Recently, I’ve seen a lot of television ads for Aricept, so I thought the Alzheimer’s drugs would be a good topic to write about. Neurons communicate with one another by sending impulses across synapses and the synapses do this with chemicals (that are called neurotransmitters). There are a variety of neurotransmitters in different regions of the brain, one of them being acetylcholine, which is used the hippocampus (a region important in memory storage and retrieval).
Acetylcholine is destroyed by the enzyme cholinesterase. Aricept works by blocking the action of cholinesterase (thus is called a cholinesterase inhibitor). In doing so, it raises brain levels of acetylcholine. The idea is that increasing brain levels of this crucial neurotransmitter will benefit memory and behavior. But because the underlying cause for the loss of neurons continues, the effect of a drug like Aricept only postpones the worsening by about 6 to 12 months.

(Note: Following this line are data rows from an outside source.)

--- config.mk ---
export PLATFORM = sky130hd
export DESIGN_NAME = wb_stage
export DESIGN_NICKNAME = d
export VERILOG_FILES = /design/src/source/mem_pkg.sv /design/src/source/wb_stage.sv
export SDC_FILE = /design/constraint.sdc
export NUM_CORES = 1
export LEC_CHECK = 0
export ABC_AREA = 1
export BUFFER_PORTS_ARGS = -buffer_cell sky130_fd_sc_hd__buf_4
export CAP_MARGIN = 20
export CORE_MARGIN = 4
export CORE_UTILIZATION = 43
export DETAILED_ROUTE_END_ITERATION = 10
export GPL_ROUTABILITY_DRIVEN = 0
export HOLD_SLACK_MARGIN = 0.03
export PLACE_DENSITY = 0.93
export SLEW_MARGIN = 15
export SYNTH_ARGS = -nofsm -noshare
export SYNTH_HDL_FRONTEND = slang
export SYNTH_SLANG_ARGS = --single-unit
--- constraint.sdc ---
create_clock -name clk -period 2.3 [get_ports clk]
set_clock_uncertainty 0.05 [all_clocks]
set_input_delay 0.23 -clock clk [delete_from_list [all_inputs] [get_ports clk]]
set_output_delay 0.23 -clock clk [all_outputs]
set_load 0.05 [all_outputs]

These drugs do not reverse the eventual course of the disease.
Other anti-alzheimer drugs are Exelon and Razadyne. Because of varying side effects and possible interactions with other medications, doctors may try different cholinesterase inhibitors until the most effective one is found for the individual. Namenda regulates glutamate, another neurotransmitter which plays a key role in processing information.
When you take a pill it is adsorbed from your gut and then goes everywhere in the body rather than exclusively to the target, like the brain. Acetylcholine is necessary not only for some brain regions, but also in various nerves that control the heart, gut, bladder, and a variety of other function. This is why the undesirable side-effects of anticholinesterase inhibitors are so wide spread.